Figure 10 Schematic representation of the probable pathways and genes activated in response to sucrose inducible osmotic stress. The genes are depicted in green boxes, status of proteins in response to different concentrations of sucrose in gold boxes, mechanisms in blue boxes and pathways in red boxes. Based on proteins identified in Diplazium maximum gametophytes, biosynthesis of flavonoid, phenylpropanoid, ascorbic acid, riboflavin as well as MEP pathways are proposed to become operative in response to sucrose inducible osmotic stress. Blue ovals in different pathways depict the DAPs of metabolite synthesis such as F3H, FLAVANONE 3-HYDROXYLASE; ALDH, ALDEHYDE DEHYDROGENASE FAMILY 2 MEMBER C4; HDR, HYDROXY-3-METHYLBUT-2-ENYL DIPHOSPHATE REDUCTASE-LIKE ISOFORM X1; GaluR, D-GALACTURONATE REDUCTASE; FHY, BIFUNCTIONAL RIBOFLAVIN KINASE/FMN PHOSPHATASE.

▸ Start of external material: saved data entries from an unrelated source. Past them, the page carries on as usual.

$ cat flow/config.mk
export PLATFORM = sky130hd
export DESIGN_NAME = TL
export DESIGN_NICKNAME = TL
export VERILOG_FILES = /design/flow/design.v
export SDC_FILE = /design/flow/constraint.sdc
export NUM_CORES = 4
export LEC_CHECK = 1
export CORE_UTILIZATION = 40
$ cat flow/design.v
parameter MAIN_S = 3'b000,
          SIDE_S = 3'b001,
          MAIN_LT = 3'b010,
          SIDE_LT = 3'b011,
          DEFAULT = 3'b100,
          IDLE = 3'b101;
parameter RED = 2'b00,
          YELLOW = 2'b01,
          GREEN = 2'b10,
          LEFT = 2'b11;
parameter LTIMERSIZE = 4;
module Timer #(parameter TIMERWIDTH = 4)(
  clk, rst_n, tload, time_val,
  tdone
);
input logic clk, rst_n, tload;
input logic [TIMERWIDTH-1 : 0] time_val;
output logic tdone;
logic [TIMERWIDTH-1 : 0] timer_buffer, next_time;
logic buffer_zero;
always @(posedge clk or negedge rst_n) begin : timer_seq
  if(!rst_n) begin
    timer_buffer <= 0;
  end
  else begin
    timer_buffer <= next_time;
  end
end
always_comb begin : timer_comb
  buffer_zero = !(|timer_buffer);
  tdone = buffer_zero;
  if(tload) begin
    next_time = time_val;
  end
  else begin
    next_time = (buffer_zero) ? timer_buffer : timer_buffer -1;
  end
end
endmodule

Apart from signaling and stress, DAPs involved in energy metabolism, protein synthesis modification and turnover, cell wall and cell structure synthesis, transport and trafficking, photosynthesis, plant growth and development, defense in response to stress and secondary metabolite synthesis were recorded in G1 and G3 as compared to G0 (Table 1). It was apparent from these DAPs that the gametophytes were making various adjustments for adaptation and defense against stressful changes in their microenvironment (Figure 10). Attempts were therefore, made to depict our understanding of these adaptations in a hypothetical mechanism. As per this hypothesis, five different signaling pathways were triggered after exposure of gametophytes to microenvironmental changes created by 1 and 3% sucrose. These were namely, (i) calcium dependent signaling pathway through the participation of CALCIUM DEPENDENT PROTEIN KINASE (CDPK28), CALMODULIN LIKE PROTEIN (CML45), CALCINEURIN B LIKE PROTEIN (CBL) and the CALCIUM INTERACTING PROTEIN KINASE (CIPK13), known for their involvement in plant development and stress responses; (ii) signaling via receptor like kinases (RLKs) through the participation of CRIB DOMAIN CONTAINING RIC11, SHAGGY RELATED PROTEIN KINASE KAPPA ISOFORM X3 and FERONIA, (iii) G protein signaling via RAS RELATED RAB1, (iv) hormonal signaling and cross-talk through PP2C21, AUXIN INDUCED PROTEIN and GA2OX1, and also (v) signaling through regulatory proteins such as VQ MOTIF and NEDD8-ACTIVATING ENZYME E1 REGULATORY SUBUNIT AXR1 LIKE (AXR1) (Figure 9).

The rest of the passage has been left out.